Where is lorazepam manufacturer




















The risk of dependence increases with higher doses and longer term use and is further increased in patients with a history of alcoholism or drug abuse or in patients with significant personality disorders.

The dependence potential is reduced when lorazepam is used at the appropriate dose for short-term treatment. Addiction-prone individuals such as drug addicts or alcoholics should be under careful surveillance when receiving lorazepam or other psychotropic agents.

In general, benzodiazepines should be prescribed for short periods only e. Extension of the treatment period should not take place without reevaluation of the need for continued therapy. Continuous long-term use of the product is not recommended. Withdrawal symptoms e. Abrupt discontinuation of product should be avoided and a gradual dosage-tapering schedule followed after extended therapy.

Abrupt termination of treatment may be accompanied by withdrawal symptoms. In patients with depression, a possibility for suicide should be borne in mind; benzodiazepines should not be used in such patients without adequate anti-depressant therapy. Lorazepam should be used with caution in patients with compromised respiratory function e.

COPD, sleep apnea syndrome. Elderly or debilitated patients may be more susceptible to the sedative effects of lorazepam. Therefore, these patients should be monitored frequently and have their dosage adjusted carefully according to patient response; the initial dosage should not exceed 2 mg. Paradoxical reactions have been occasionally reported during benzodiazepine use. Such reactions may be more likely to occur in children and the elderly.

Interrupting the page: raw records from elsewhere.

File: src/rtl/j2_io_responder.sv
// IO-space responder for the j2 core: LED register, tick counter, transmit FIFO
// toward the host, and a one-entry receive mailbox from the host.
module j2_io_responder #(
  parameter int WIDTH    = 16,
  parameter int TX_DEPTH = 4
) (
  input  logic             clock,
  input  logic             active_low_reset,
  input  logic             io_write_enable,
  input  logic [15:0]      memory_address,
  input  logic [WIDTH-1:0] data_out,
  output logic [WIDTH-1:0] io_data_in,
  output logic [WIDTH-1:0] leds,
  output logic [7:0]       tx_data,
  output logic             tx_valid,
  input  logic             tx_ready,
  input  logic [7:0]       rx_data,
  input  logic             rx_strobe,
  output logic             rx_ready
);

  localparam int PW = (TX_DEPTH > 1) ? $clog2(TX_DEPTH) : 1;
  localparam int CW = $clog2(TX_DEPTH + 1);

  localparam logic [15:0] A_LEDS   = 16'h0000;
  localparam logic [15:0] A_TXDATA = 16'h0001;
  localparam logic [15:0] A_STATUS = 16'h0002;
  localparam logic [15:0] A_RXDATA = 16'h0003;
  localparam logic [15:0] A_TICKS  = 16'h0004;

  logic [WIDTH-1:0] leds_q, ticks_q, ticks_d;
  logic [7:0]       fifo_q [TX_DEPTH];
  logic [PW-1:0]    rd_q, wr_q;
  logic [CW-1:0]    cnt_q, cnt_d;
  logic             ovf_q, ovf_d;
  logic [7:0]       rx_byte_q;
  logic             rx_valid_q;

  logic wr_leds, wr_tx, wr_status, wr_rx, wr_ticks;
  logic tx_full, tx_empty, pop, push_ok, push_drop;

  assign wr_leds   = io_write_enable && (memory_address == A_LEDS);
  assign wr_tx     = io_write_enable && (memory_address == A_TXDATA);
  assign wr_status = io_write_enable && (memory_address == A_STATUS);
  assign wr_rx     = io_write_enable && (memory_address == A_RXDATA);
  assign wr_ticks  = io_write_enable && (memory_address == A_TICKS);

  assign tx_full   = (cnt_q == CW'(TX_DEPTH));
  assign tx_empty  = (cnt_q == '0);
  assign pop       = !tx_empty && tx_ready;
  // A pop in the same cycle frees the slot, so a full FIFO can still take a push.
  assign push_ok   = wr_tx && (!tx_full || pop);
  assign push_drop = wr_tx && !push_ok;

  always_comb begin
    cnt_d = cnt_q;
    case ({push_ok, pop})
      2'b10:   cnt_d = cnt_q + CW'(1);
      2'b01:   cnt_d = cnt_q - CW'(1);
      default: cnt_d = cnt_q;
    endcase
  end

  // Overflow set takes priority over a software clear.
  always_comb begin
    ovf_d = ovf_q;
    if (push_drop)                   ovf_d = 1'b1;
    else if (wr_status && data_out[3]) ovf_d = 1'b0;
  end

  assign ticks_d = wr_ticks ? data_out : ticks_q + WIDTH'(1);

  always_ff @(posedge clock or negedge active_low_reset) begin
    if (!active_low_reset) begin
      leds_q     <= '0;
      ticks_q    <= '0;
      rd_q       <= '0;
      wr_q       <= '0;
      cnt_q      <= '0;
      ovf_q      <= 1'b0;
      rx_byte_q  <= '0;
      rx_valid_q <= 1'b0;
    end else begin
      if (wr_leds) leds_q <= data_out;
      ticks_q <= ticks_d;
      if (push_ok) wr_q <= wr_q + PW'(1);
      if (pop)     rd_q <= rd_q + PW'(1);
      cnt_q <= cnt_d;
      ovf_q <= ovf_d;
      // A strobe coinciding with the core's ack refills the mailbox at once.
      if (rx_strobe && (!rx_valid_q || wr_rx)) begin
        rx_byte_q  <= rx_data;
        rx_valid_q <= 1'b1;
      end else if (wr_rx) begin
        rx_valid_q <= 1'b0;
      end
    end
  end

  always_ff @(posedge clock) begin
    if (push_ok) fifo_q[wr_q] <= data_out[7:0];
  end

  assign leds     = leds_q;
  assign tx_data  = fifo_q[rd_q];
  assign tx_valid = !tx_empty;
  assign rx_ready = !rx_valid_q;

  always_comb begin
    io_data_in = '0;
    case (memory_address)
      A_LEDS:   io_data_in = leds_q;
      A_STATUS: io_data_in = {(WIDTH-4)'(cnt_q), ovf_q, rx_valid_q, tx_empty, tx_full};
      A_RXDATA: io_data_in = WIDTH'(rx_byte_q);
      A_TICKS:  io_data_in = ticks_q;
      default:  io_data_in = '0;
    endcase
  end

endmodule

File: config.mk
export PLATFORM = sky130hd
export DESIGN_NAME = j2_io_responder
export DESIGN_NICKNAME = d
export VERILOG_FILES = /design/src/rtl/j2_io_responder.sv
export SDC_FILE = /design/constraint.sdc
export NUM_CORES = 1
export LEC_CHECK = 0
export BUFFER_PORTS_ARGS = -buffer_cell sky130_fd_sc_hd__buf_4
export CELL_PAD_IN_SITES_DETAIL_PLACEMENT = 1
export CELL_PAD_IN_SITES_GLOBAL_PLACEMENT = 1
export CORE_ASPECT_RATIO = 1.25
export CORE_UTILIZATION = 43
export DETAILED_ROUTE_END_ITERATION = 8
export PLACE_DENSITY = 0.9
export SYNTH_ARGS = -nofsm -noshare
export SYNTH_HDL_FRONTEND = slang
export SYNTH_SLANG_ARGS = --single-unit
File: constraint.sdc
create_clock -name clock -period 2.4 [get_ports clock]
set_input_delay 0.36 -clock clock [delete_from_list [all_inputs] [get_ports clock]]
set_output_delay 0.36 -clock clock [all_outputs]
set_load 0.1 [all_outputs]
# Word-level counts from Yosys, hierarchy flattened
# Memories as Yosys holds them, arrays and structs flattened.
# Index checks and enable logic that the tools add are counted.
word_totals:
  reg_bits: 49
  wordCells: 51
  mem_count: 1
  latchBits: 0
  romBits: 0
  mem_bits_rw: 32
memory_table:
  columns: ["memory", "words", "width", "read_ports", "rd_clocked_by_memory_dff", "write_ports", "line", "source"]
  rows:
  - ["fifo_q", 4, 8, 1, 0, 1, "32", "logic [7:0] fifo_q [TX_DEPTH];"]
classes:
  order_cmp: 0
  addsub: 5
  n_div: 0
  muxes: 9
  reduce_logical: 21
  n_shift: 0
  mul: 0
  eq_ne: 7
  n_bitwise: 0
ops:
  columns: ["operator", "n"]
  rows:
  - ["$pmux W16 S4", 1]
  - ["$eq A16 B2 Y1 const B", 2]
  - ["$add A16 B1 Y16 const B", 1]
  - ["$eq A16 B1 Y1 const B", 1]
  - ["$eq A16 B3 Y1 const B", 1]
  - ["$logic_not A16 Y1", 1]
  - ["$mux W16", 1]
  - ["$logic_and A1 B1 Y1", 10]
  - ["$mux W1", 6]
  - ["$pmux W3 S2", 1]
  - ["$reduce_bool A2 Y1", 3]
  - ["$add A2 B1 Y2 const B", 2]
  - ["$logic_not A1 Y1", 4]
  - ["$add A3 B1 Y3 const B", 1]
  - ["$eq A3 B3 Y1 const B", 1]
  - ["$logic_not A3 Y1", 1]
  - ["$sub A3 B1 Y3 const B", 1]
  - ["$eq A2 B1 Y1 const B", 1]
  - ["$eq A2 B2 Y1 const B", 1]
  - ["$logic_or A1 B1 Y1", 2]

# Logic depth before layout (Yosys ltp)
# Gate-level depths: netlist of the first run.
depth:
  depth_word: 8
  ltp_mapped: 9

# Worst setup path before layout of the first run
# Ideal clock, no wire load.
synth_path:
  kind: "input-to-output"
  from: "input memory_address[1]"
  to: "output io_data_in[3]"
  stages: 6
  t_required_ns: 2.040
  path_buffers: 2
  arrival_time_ns: 2.429
  slack_ns: -0.389
  path_cell_list: "buf_2 -> or4b_1 -> nor4_4 -> buf_2 -> a222oi_1 -> nand2_1"
synth_between:
  elab_chain_len: 2
  elab_cells_between_ends: 5
  cone_classes: "eq/ne (3); mux (1); reduce/logical (1)"
synth_lines:
  columns: ["element", "line", "source"]
  rows:
  - ["from (decl)", "10", "input logic [15:0] memory_address,"]
  - ["$eq A16 B3 Y1, or another cell as far along", "111", "case (memory_address)"]
  - ["$pmux W16 S4 (*)", "111", null]
  - ["to (decl)", "12", "output logic [WIDTH-1:0] io_data_in,"]
# Mark *: on every way between the ends. The rest lies on a longest branch, timed or not.

# Worst setup path after layout of the first run
layout_path:
  from: "input memory_address[5]"
  to: "output io_data_in[5]"
# The elaborated chain is that of the path after synthesis.

==> results of run 1 <==
## synth_stat cells, drive strengths merged
cell type	number
o22ai	1
xor2	8
mux2	25
edfxtp	32
nand4	5
nand2b	2
clkbuf	3
nand3	10
or4	3
nand4b	1
mux2i	3
a21oi	16
dfrtp	49
nor4	7
o31a	1
xnor2	11
a22o	9
a222oi	4
nor4b	1
and4b	1
nor2	26
or4b	1
nor3	8
a21boi	1
buf	9
nand2	16
mux4	8
a41oi	2
o21ai	5
o2bb2ai	1
a221oi	1
ha	5
inv	11
o211a	1
nor3b	3
and3	1
fa	1
and2	5
a221o	3
## worst paths after layout
kind,startpoint,endpoint,slack [ps],depth (start not counted)
setup / recovery,memory_address[5],io_data_in[5],20,7
hold / removal,active_low_reset,leds[0],10,1
setup reg to reg,cnt_q[1],cnt_q[1],50,8
hold reg to reg,ovf_q,ovf_q,510,1
max in group asynchronous,active_low_reset,rx_byte_q[3],1940,1
min in group clock,rx_strobe,rx_valid_q,200,2
## power groups by stage
stage	sequential, W	clock, W	combinational [W]
6_report	0.00169	0.000944	0.00131
3_3_place_gp	0.00170	0	0.00126
4_1_cts	0.00168	0.000971	0.00130
2_1_floorplan	0.00161	0	0.00106
3_5_place_dp	0.00171	0	0.00129
5_1_grt	0.00171	0.00101	0.00137
## state kept, by name, indices dropped and copies added, names as in the netlist
signal      cells
ticks_q        16
fifo_q         32
leds           16
rx_valid_q      1
rx_byte_q       8
rd_q            2
wr_q            2
cnt_q           3
ovf_q           1
## stage by stage
stage | setup WS, ps | area, µm²
after floorplan | -191 | 3960
after global placement | -60.2 | 4950
after detailed placement | -150 | 4950
after CTS | 0.765 | 5240
after global routing | -70.5 | 5380
final | 22.6 | 5380
## layer usage
metal / vias up / track usage, % / wire [µm]
li1: 1346 / - / -
met1: 1565 / 26.5 / 4100
met2: 112 / 42.2 / 6100
met3: 25 / 4.35 / 410
met4: 0 / 13.3 / 350
met5: - / 0 / 0
## critical path: stages
cell and delay (ps):
buf_6 90, or4_4 570, nor4_4 340, buf_6 170, a22o_1 140, a221o_2 150, buf_12 180
## layout make-up
cell class | instances | share of cell area [%]
sequential | 81 | 40.7
multi-input combinational | 196 | 32.0
timing repair buffer | 113 | 20.3
tap | 120 | 2.79
clock buffer | 10 | 2.56
clock inverter | 6 | 0.953
inverter | 11 | 0.767
## repair_timing
item	4_1_cts	5_1_grt
gates resized for setup	22	30
hold endpoints to repair	0	0
hold buffers	0	0
pin swaps	1	3
endpoints found under the setup margin	15	16
cloned	0	1
setup buffers	1	0
## kinds of logic after synthesis
family | Yosys count
mux | 36
buf+inv | 23
xor+xnor | 19
compound gates | 45
simple gates | 90
fa+ha+maj | 6
flops | 81
==> flow_metrics.tcl, run 1 <==
set metrics [dict create \
    syn_inst 300 \
    stdcell_count 537 \
    antenna_found_initial 0 \
    status "complete, no violations" \
    p_leak_nw 2.32 \
    vias 3048 \
    dpl.hpwl_mm 7.65 \
    ioPinCount 87 \
    min_period_over_period_pct 99.1 \
    synth.area.mux_share_pct 12.7 \
    finalSetupTns_ps 0 \
    place.gp.congestion 0.902 \
    synth.area.top_cells "dfrtp_1, edfxtp_1, mux4_2, mux2_2, mux2_1" \
    fillers 912 \
    drtAntennaViolNets 0 \
    final_common_cell "buf_4" \
    ys_seq_area_share_pct 56.0 \
    syn_nets 351 \
    synth_top_family_by_area "simple AND/OR/NAND/NOR gates" \
    hold_viol 0 \
    multi_input_area_um2 1720 \
    critPathMaxFanout 5 \
    die_x_um 87.3 \
    area_growth_pct 37.7 \
    overflow 0 \
    yosys_register_bits 81 \
    worstPathArrival_ps 2020 \
    synthXorXnorAreaFrac_pct 4.26 \
    fmax_mhz 421 \
    ir_worst_vdd_mv 0.413 \
    hp-class "primary input to asynchronous set/reset pin" \
    grt_pass1_vias 3238 \
    drive_gt1_share_pct 44.6 \
    yosysTopAreaCell "dfrtp_1" \
    synthSimpleGateAreaFrac_pct 13.5 \
    htreeDepth 3 \
    dp_cells 519 \
    synth_top_area_share_pct 31.4 \
    internal_power_w 0.00237 \
    worstMarginPinSlew_ps 643 \
    period_needed_ps 2380 \
    rsz0062_at_grt "yes" \
    yosys.cell_types.count 48 \
    dr.pass1.iters 4 \
    root_buffer "clkbuf_8" \
    numCtsBuffers 9 \
    track_usage_pct 23.8 \
    start_util_pct 44.7 \
    synth_fa_ha_area_share_pct 2.11 \
    power.net_switching_w 0.00158 \
    seqCellArea_um2 2190 \
    die_height_um 109 \
    grt_pass1_wl_mm 16.5 \
    p_clk_share_pct 23.9 \
    drt-total-wl_mm 11.0 \
    drt_iter0_drc 177 \
    worst_setup_path_end_kind "output pin" \
    core_region_area_um2 8750 \
    synth-compound-area-share_pct 8.33 \
    slew_viol_final 0 \
    grt_max_degree 50 \
    swShare_pct 39.9 \
    critPathRequiredTime_ps 2040 \
    clk_latency_ps 360 \
    max_slew_margin_pct 57.1 \
    fin_util_pct 61.5 \
    drv_cap 0 \
    skew_ps 7.07 \
    tritoncts "yes" \
    ys_warn_count 0 \
    combPwrFrac_pct 33.3 \
    port_buffers 86 \
    power_density_nw_per_um2 734 \
    syn_area_um2 3910 \
    dieArea_um2 9470 \
    avgSynthCellArea_um2 13.0 \
    whs_ps 12.2 \
    via_per_inst 5.68 \
    total_power_w 0.00395 \
    critPathLaunchType "primary input" \
    layout.nets 463 \
    cts.path.max_buffers 2 \
    fp-row-count 38 \
    final_cell_mix "buf_4, dfrtp_1, edfxtp_1" \
    wl_per_cell_um 20.4 \
    cts_sinks 81 \
    insertedDiodeCount 0 \
    crit_type "primary input to output pin" \
    drt_drc_violations_left 0 \
    seq_power_share_pct 42.8 \
    clk_pin_slew_worst_paths_ps 80 \
    setup_viol 0 \
]
(Power assumes the default switching activity.)
==> inputs of run 2 (changes only) <==
--- a/config.mk
+++ b/config.mk
@@ -9,9 +9,10 @@
 export CELL_PAD_IN_SITES_DETAIL_PLACEMENT = 1
 export CELL_PAD_IN_SITES_GLOBAL_PLACEMENT = 1
 export CORE_ASPECT_RATIO = 1.25
-export CORE_UTILIZATION = 43
+export CORE_UTILIZATION = 45
+export CTS_BUF_LIST = sky130_fd_sc_hd__clkbuf_8
 export DETAILED_ROUTE_END_ITERATION = 8
-export PLACE_DENSITY = 0.9
+export PLACE_DENSITY = 0.93
 export SYNTH_ARGS = -nofsm -noshare
 export SYNTH_HDL_FRONTEND = slang
 export SYNTH_SLANG_ARGS = --single-unit
==> run 2 against run 1 <==
Effect of this change: the flow now finishes with violations (negative hold slack, negative setup slack); global-route usage rose by 2.9 points; power increased by 2.9%; count of clock-buffer cells in the layout shrank 1; combinational power increased by 5%; cell count fell by 2.0%; final area is 3.0% higher; critical path depth is 1 lower; largest cell class unchanged; fmax decreased by 3.1%; register-to-register slack got worse by 30 ps; core utilization increased by 5.0 points.
==> flow_metrics.tcl, run 2 (synthesis results as in run 1) <==
set metrics [dict create \
    status "finished, violations left" \
    violations "negative hold slack, negative setup slack" \
    grt_pass1_vias 3358 \
    p_leak_nw 2.41 \
    setup_viol 9 \
    start_util_pct 46.9 \
    root_buffer "clkbuf_8" \
    critPathLaunchType "flop" \
    worstPathArrival_ps 2090 \
    r2r_start "cnt_q[1]" \
    area_growth_pct 41.8 \
    grt_pass1_wl_mm 17.9 \
    final_common_cell "buf_4" \
    place.gp.congestion 0.852 \
    core_region_area_um2 8330 \
    layout.nets 475 \
    fp-row-count 37 \
    rsz0062_at_grt "yes" \
    cts.path.max_buffers 2 \
    cts_sinks 81 \
    clk_pin_slew_worst_paths_ps 100 \
    worstMarginPinSlew_ps 644 \
    hold_viol 3 \
    placed_area_um2 4990 \
    worstRegToRegCells 8 \
    ioPinCount 87 \
    worstReg2RegEnd "cnt_q[1]" \
    skew_ps 14.4 \
    die_x_um 85.3 \
    track_usage_pct 26.7 \
    power_density_nw_per_um2 733 \
    fillers 801 \
    grt_max_degree 50 \
    crit_type "flop to output pin" \
    drtAntennaViolNets 0 \
    htreeDepth 3 \
    slew_viol_final 0 \
    final_cell_mix "buf_4, dfrtp_1, edfxtp_1" \
    rrSetupSlack_ps 20 \
    die_height_um 106 \
    overflow 0 \
    drt_iter0_drc 202 \
    clk_latency_ps 370 \
    insertedDiodeCount 0 \
    largest_register "fifo_q" \
    largest_register_ffs 32 \
    ir_worst_vdd_mv 0.414 \
    antenna_found_initial 0 \
    dpl.hpwl_mm 7.90 \
    fin_ws_ps -52.9 \
    drt_drc_violations_left 0 \
    critPathMaxFanout 5 \
    dieArea_um2 9060 \
    drt-total-wl_mm 13.1 \
    drive_gt1_share_pct 46.4 \
    whs_ps -11.9 \
    fin_util_pct 66.5 \
    cp-startpoint "cnt_q[2]" \
    period_needed_ps 2450 \
    via_per_inst 6.08 \
    vias 3200 \
    max_slew_margin_pct 57.1 \
    stdcell_count 526 \
    hp-class "primary input to asynchronous set/reset pin" \
    wl_per_cell_um 24.9 \
    finalSetupTns_ps -321 \
    port_buffers 86 \
    fmax_mhz 408 \
    dr.pass1.iters 4 \
    min_period_over_period_pct 102 \
    tritoncts "yes" \
    numCtsBuffers 9 \
    worst_setup_path_end_kind "output pin" \
    critPathRequiredTime_ps 2040 \
    dp_cells 502 \
    drv_cap 0 \
    design_area_um2 5540 \
]
## run 2: cell types whose count changed in the layout (fill, tap and decap cells not counted), sizes merged
cell and change:
clkinv -1, inv +2, clkbuf -1, buf +12
## run 2: worst max-delay path: stages (launching register included)
cell	delay (ps)
dfrtp_1	440
buf_4	190
nor3b_4	240
mux2i_1	140
nor4_2	270
o31a_2	240
buf_8	200
## run 2: power by group
part / switching (W) / total (W) / leakage (nW) / internal, W
Sequential: 0.000191 / 0.00171 / 0.916 / 0.00152
Combinational: 0.000924 / 0.00138 / 1.40 / 0.000460
Clock: 0.000572 / 0.000966 / 0.0925 / 0.000394
Total: 0.00169 / 0.00406 / 2.41 / 0.00237
## run 2: final cells by class
type / count / area (µm²) / share of cell area, %
flip-flops and latches: 81 / 2190 / 39.5
multi-input cells: 196 / 1750 / 31.6
repair buffers: 125 / 1260 / 22.7
clock buffers: 9 / 124 / 2.24
well taps: 97 / 121 / 2.19
clock inverters: 7 / 58.8 / 1.06
inverters: 11 / 41.3 / 0.745
## run 2: per-layer routing
layer / share of wire [%] / routed length [µm] / GRT usage (%)
met2: 51 / 6710 / 47.4
met1: 38 / 4910 / 29.8
met5: 0 / 0 / 0
met4: 5.3 / 695 / 13.3
met3: 5.9 / 779 / 6.37
## run 2: how the worst max path moves through the flow
stage          cells past startpoint       endpoint  slack, ps
6_report                           6  io_data_in[0]        -50
5_1_grt                            7  io_data_in[5]        -80
4_1_cts                            7  io_data_in[5]        -70
3_5_place_dp                       7  io_data_in[5]       -220
3_3_place_gp                       7  io_data_in[5]       -180
2_1_floorplan                      6  io_data_in[3]       -190
## run 2: timing repair
action                     in CTS  in global routing
setup endpoints to repair      13                 15
hold buffers                    0                  0
gates resized for setup        26                 43
setup buffers                   0                  8
pin swaps                       2                  9
## run 2: metrics by stage
step / power [W] / worst slack, ps / hold slack, ps
floorplan: 0.00266 / -191 / 64.4
global placement: 0.00295 / -182 / 418
detailed placement: 0.00300 / -220 / 423
CTS: 0.00396 / -69.8 / 35.0
global route: 0.00418 / -79.7 / 34.4
finish: 0.00406 / -52.9 / -11.9
==> inputs of run 3 (changes only) <==
--- a/config.mk
+++ b/config.mk
@@ -9,10 +9,10 @@
 export CELL_PAD_IN_SITES_DETAIL_PLACEMENT = 1
 export CELL_PAD_IN_SITES_GLOBAL_PLACEMENT = 1
 export CORE_ASPECT_RATIO = 1.25
-export CORE_UTILIZATION = 45
+export CORE_UTILIZATION = 48
 export CTS_BUF_LIST = sky130_fd_sc_hd__clkbuf_8
 export DETAILED_ROUTE_END_ITERATION = 8
-export PLACE_DENSITY = 0.93
+export PLACE_DENSITY = 0.95
 export SYNTH_ARGS = -nofsm -noshare
 export SYNTH_HDL_FRONTEND = slang
 export SYNTH_SLANG_ARGS = --single-unit
==> constraint.sdc (replaced) <==
create_clock -name clock -period 3.1 [get_ports clock]
set_input_delay 0.465 -clock clock [delete_from_list [all_inputs] [get_ports clock]]
set_output_delay 0.465 -clock clock [all_outputs]
set_load 0.1 [all_outputs]
==> run 3 against run 2 <==
Effect of this change: the run now ends clean; critical path depth unchanged; combinational power decreased by 28%; count of clock-buffer cells in the layout unchanged; clock power decreased by 19%; die area decreased by 6.1%; cell count decreased by 7.0%; hold slack improved by 120 ps; core utilization decreased by 5.0 points; first-iteration DRC count decreased by 14%; non-clock buffer count decreased by 35; largest power group unchanged.
==> flow_metrics.tcl, run 3 (synthesis results as in run 1) <==
set metrics [dict create \
    ioPinCount 87 \
    place.gp.congestion 0.886 \
    max_slew_margin_pct 57.8 \
    overflow 0 \
    setup_viol 0 \
    power_density_nw_per_um2 641 \
    fp-row-count 36 \
    fillers 806 \
    clk_pin_slew_worst_paths_ps 90 \
    total_power_w 0.00309 \
    grt_max_degree 50 \
    largest_register "fifo_q" \
    largest_register_ffs 32 \
    whs_ps 111 \
    path_cells "buf_4 > nor4_2 > nand4_1 > nor3b_1 > a221o_1 > buf_4" \
    area_growth_pct 23.2 \
    ctsResizeCount 0 \
    critPathMaxFanout 5 \
    vias 2909 \
    cts_sinks 81 \
    skew_ps 9.50 \
    die_x_um 82.7 \
    worstMarginPinSlew_ps 633 \
    numCtsBuffers 9 \
    rrSetupSlack_ps 660 \
    finalSetupTns_ps 0 \
    final_cell_mix "buf_4, dfrtp_1, edfxtp_1" \
    layout.nets 440 \
    insertedDiodeCount 0 \
    core_region_area_um2 7840 \
    wl_per_cell_um 21.3 \
    status "complete, no violations" \
    fin_ws_ps 287 \
    hp-class "primary input to asynchronous set/reset pin" \
    min_period_over_period_pct 90.8 \
    drv_cap 0 \
    path_common_cell "buf_4" \
    dpl.hpwl_mm 7.65 \
    crit_path_max_incr_delay_ps 520 \
    root_buffer "clkbuf_8" \
    fmax_mhz 355 \
    critPathLaunchType "primary input" \
    port_buffers 86 \
    cp_slowest_cell "nor3b_1" \
    htreeDepth 3 \
    crit_type "primary input to output pin" \
    period_needed_ps 2810 \
    p_leak_nw 2.09 \
    hold_viol 0 \
    drive_gt1_share_pct 35.5 \
    postCtsHoldBufs 0 \
    tritoncts "yes" \
    via_per_inst 5.95 \
    cts.path.max_buffers 2 \
    track_usage_pct 26.9 \
    dieArea_um2 8510 \
    start_util_pct 49.9 \
    critPathRequiredTime_ps 2630 \
    drtAntennaViolNets 0 \
    ir_worst_vdd_mv 0.702 \
    worst_setup_path_end_kind "output pin" \
    drt_drc_violations_left 0 \
    grt_pass1_wl_mm 16.4 \
    die_height_um 103 \
    dr.pass1.iters 4 \
    worstRegToRegCells 8 \
    drt-total-wl_mm 10.4 \
    antenna_found_initial 0 \
    clk_latency_ps 370 \
    final_common_cell "buf_4" \
    grt_pass1_vias 3137 \
    post-cts-setup-buffers 0 \
    worstPathArrival_ps 2350 \
    post-place-ws_ps 46.5 \
    drt_iter0_drc 173 \
    rsz0062_at_grt "no" \
    slew_viol_final 0 \
]
[run 3: cell types whose count changed in the layout (fill, tap and decap cells not counted), sizes merged]
cell    previous run  this run
buf              125        90
inv               15        12
clkinv             2         4
bufinv             0         1
[run 3: worst paths after layout]
kind	to	start
hold reg to reg	ovf_q	ovf_q
setup reg to reg	cnt_q[1]	cnt_q[2]
max in group asynchronous	ticks_q[10]	active_low_reset
min in group clock	rx_valid_q	rx_strobe
hold / removal	rd_q[1]	active_low_reset
setup / recovery	io_data_in[5]	memory_address[5]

Should these occur, use of the drug should be discontinued. The usual precautions for treating patients with impaired renal or hepatic function should be observed. Dosage for patients with severe hepatic insufficiency should be adjusted carefully according to patient response; lower doses may be sufficient in such patients. In patients where gastrointestinal or cardiovascular disorders coexist with anxiety, it should be noted that lorazepam has not been shown to be of significant benefit in treating the gastrointestinal or cardiovascular component.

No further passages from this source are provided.